TASK DIRECTIONS:
Go through the material below and tally every line with the string "localparam". Reply with the number only.
****************
$ cat src/hdl/assert_macros.svh
// Assertion macros shared by the queue RTL.
`ifndef ASSERT_MACROS_SVH
`define ASSERT_MACROS_SVH

// Check a condition at every clock edge outside reset.
`define ASSERT_ALWAYS(lbl, expr, msg) \
  lbl: assert property (@(posedge clk) disable iff (rst) (expr)) else $error(msg);

// Check a consequence in the same cycle as its cause.
`define ASSERT_SAME(lbl, ante, cons, msg) \
  lbl: assert property (@(posedge clk) disable iff (rst) (ante) |-> (cons)) else $error(msg);

// Check a consequence in the cycle after its cause.
`define ASSERT_NEXT(lbl, ante, cons, msg) \
  lbl: assert property (@(posedge clk) disable iff (rst) (ante) |=> (cons)) else $error(msg);

`endif

$ cat src/hdl/ukf_pkg.sv
// Shared types and constants of the unique key queue.
`timescale 1ns / 1ps
package ukf_pkg;

  localparam int DEPTH = 16;
  localparam int CNT_W = $clog2(DEPTH + 1);
  localparam int KEY_W = 32;
  localparam int DATA_W = 32;
  localparam int OCC_W = 5;

  localparam logic OP_ENQ = 1'b0;
  localparam logic OP_DEQ = 1'b1;

  typedef enum logic [1:0] {
    ST_OK    = 2'd0,
    ST_DUP   = 2'd1,
    ST_EMPTY = 2'd2,
    ST_FULL  = 2'd3
  } status_t;

  typedef struct packed {
    logic              valid;
    logic [KEY_W-1:0]  key;
    logic [DATA_W-1:0] data;
  } entry_t;

  typedef struct packed {
    logic shift;
    logic load;
  } cell_ctrl_t;

endpackage

$ cat src/hdl/unique_key_fifo.sv
// Top level of the unique key queue: cell chain, count and result register.
`timescale 1ns / 1ps
// Usage
//   Command channel: drive operation, key_in and data_in with start high; the
//   beat is taken at a rising edge where start is high and busy is low.
//   operation 0 appends the pair unless its key is already held (status 1)
//   or the queue is full (status 3); operation 1 pops the oldest pair, or
//   reports status 2 when nothing is held.
//   Result channel: one beat per command, shown on status, key_out,
//   data_out, occupancy and is_empty for exactly one cycle with done high.
//   The receiver cannot stall; it must take the beat in that cycle.
// Timing
//   done rises in the cycle after the command is taken.
//   Throughput is one command per cycle while busy is low. The pairs sit in a
//   chain of cells with the oldest in cell 0; a pop shifts every cell one step
//   toward the head, a push loads the cell at the current count, and every
//   cell checks its key against key_in in parallel, so the whole decision is
//   made before the result registers and the next command may follow at once.
// Reset
//   rst clears the queue, the count and done; busy is high while rst is held
//   and until the first rising edge at which rst is low, and low from then on.
`include "assert_macros.svh"
module unique_key_fifo (
  input  logic                      clk,
  input  logic                      rst,
  input  logic                      start,
  output logic                      busy,
  input  logic                      operation,
  input  logic signed [31:0]        key_in,
  input  logic signed [31:0]        data_in,
  output logic                      done,
  output logic [1:0]                status,
  output logic signed [31:0]        key_out,
  output logic signed [31:0]        data_out,
  output logic [4:0]                occupancy,
  output logic                      is_empty
);

  localparam int DEPTH = ukf_pkg::DEPTH;
  localparam int CNT_W = ukf_pkg::CNT_W;

  ukf_pkg::entry_t     ent    [DEPTH];
  ukf_pkg::entry_t     up_ent [DEPTH];
  ukf_pkg::cell_ctrl_t ctrl   [DEPTH];
  logic [DEPTH-1:0]    match_vec;
  logic [DEPTH-1:0]    valid_vec;

  logic [CNT_W-1:0]    count;
  logic [CNT_W-1:0]    count_next;
  logic                accept;
  logic                hit;
  logic                push;
  logic                pop;
  ukf_pkg::status_t    status_next;
  logic [31:0]         key_out_next;
  logic [31:0]         data_out_next;
  logic                empty_beat;

  assign accept = start && !busy;
  assign hit    = |match_vec;

  // Decide the command: duplicate check wins over the full check.
  always_comb begin
    push          = 1'b0;
    pop           = 1'b0;
    status_next   = ukf_pkg::ST_OK;
    key_out_next  = '0;
    data_out_next = '0;
    count_next    = count;
    if (accept) begin
      case (operation)
        ukf_pkg::OP_ENQ: begin
          if (hit) begin
            status_next = ukf_pkg::ST_DUP;
          end else if (count == CNT_W'(DEPTH)) begin
            status_next = ukf_pkg::ST_FULL;
          end else begin
            push       = 1'b1;
            count_next = count + 1'b1;
          end
        end
        ukf_pkg::OP_DEQ: begin
          if (count == '0) begin
            status_next = ukf_pkg::ST_EMPTY;
          end else begin
            pop           = 1'b1;
            key_out_next  = ent[0].key;
            data_out_next = ent[0].data;
            count_next    = count - 1'b1;
          end
        end
        default: begin
          status_next = ukf_pkg::ST_OK;
        end
      endcase
    end
  end

  // Build the chain: each cell takes its upstream neighbor on a pop.
  for (genvar i = 0; i < DEPTH; i++) begin : g_cell
    if (i == DEPTH - 1) begin : g_tail
      assign up_ent[i] = '0;
    end else begin : g_mid
      assign up_ent[i] = ent[i+1];
    end

    assign ctrl[i]      = '{shift: pop, load: push && (count == CNT_W'(i))};
    assign valid_vec[i] = ent[i].valid;

    ukf_cell u_cell (
      .clk      (clk),
      .rst      (rst),
      .ctrl     (ctrl[i]),
      .up       (up_ent[i]),
      .key_new  (key_in),
      .data_new (data_in),
      .ent      (ent[i]),
      .match    (match_vec[i])
    );
  end

  // Hold control state; clear count and done and raise busy on reset.
  always_ff @(posedge clk) begin
    if (rst) begin
      count <= '0;
      done  <= 1'b0;
      busy  <= 1'b1;
    end else begin
      count <= count_next;
      done  <= accept;
      busy  <= 1'b0;
    end
  end

  // Result beat registers.
  always_ff @(posedge clk) begin
    if (accept) begin
      status    <= status_next;
      key_out   <= key_out_next;
      data_out  <= data_out_next;
      occupancy <= 5'(count_next);
      is_empty  <= (count_next == '0);
    end
  end

  assign empty_beat = done && (status == ukf_pkg::ST_EMPTY);

  `ASSERT_ALWAYS(a_count_bound, count <= CNT_W'(DEPTH), "count beyond depth")
  `ASSERT_ALWAYS(a_valid_count, $countones(valid_vec) == int'(count), "valid cells off count")
  `ASSERT_NEXT(a_done_follows, accept, done, "no result beat after command")
  `ASSERT_NEXT(a_done_spurious, !accept, !done, "result beat without command")
  `ASSERT_SAME(a_empty_zero, empty_beat, is_empty && (key_out == 0), "bad empty result")

endmodule

$ cat src/hdl/ukf_cell.sv
// One queue cell: holds a pair, shifts toward the head, compares its key.
`timescale 1ns / 1ps
module ukf_cell (
  input  logic                     clk,
  input  logic                     rst,
  input  ukf_pkg::cell_ctrl_t      ctrl,
  input  ukf_pkg::entry_t          up,
  input  logic [ukf_pkg::KEY_W-1:0]  key_new,
  input  logic [ukf_pkg::DATA_W-1:0] data_new,
  output ukf_pkg::entry_t          ent,
  output logic                     match
);

  logic                       valid;
  logic [ukf_pkg::KEY_W-1:0]  key;
  logic [ukf_pkg::DATA_W-1:0] data;

  always_ff @(posedge clk) begin
    if (rst) begin
      valid <= 1'b0;
    end else if (ctrl.shift) begin
      valid <= up.valid;
    end else if (ctrl.load) begin
      valid <= 1'b1;
    end
  end

  // Payload: take the neighbor's pair on a pop, the new pair on a load.
  always_ff @(posedge clk) begin
    if (ctrl.shift) begin
      key  <= up.key;
      data <= up.data;
    end else if (ctrl.load) begin
      key  <= key_new;
      data <= data_new;
    end
  end

  assign ent   = '{valid: valid, key: key, data: data};
  assign match = valid && (key == key_new);

endmodule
****************
RESULT:
9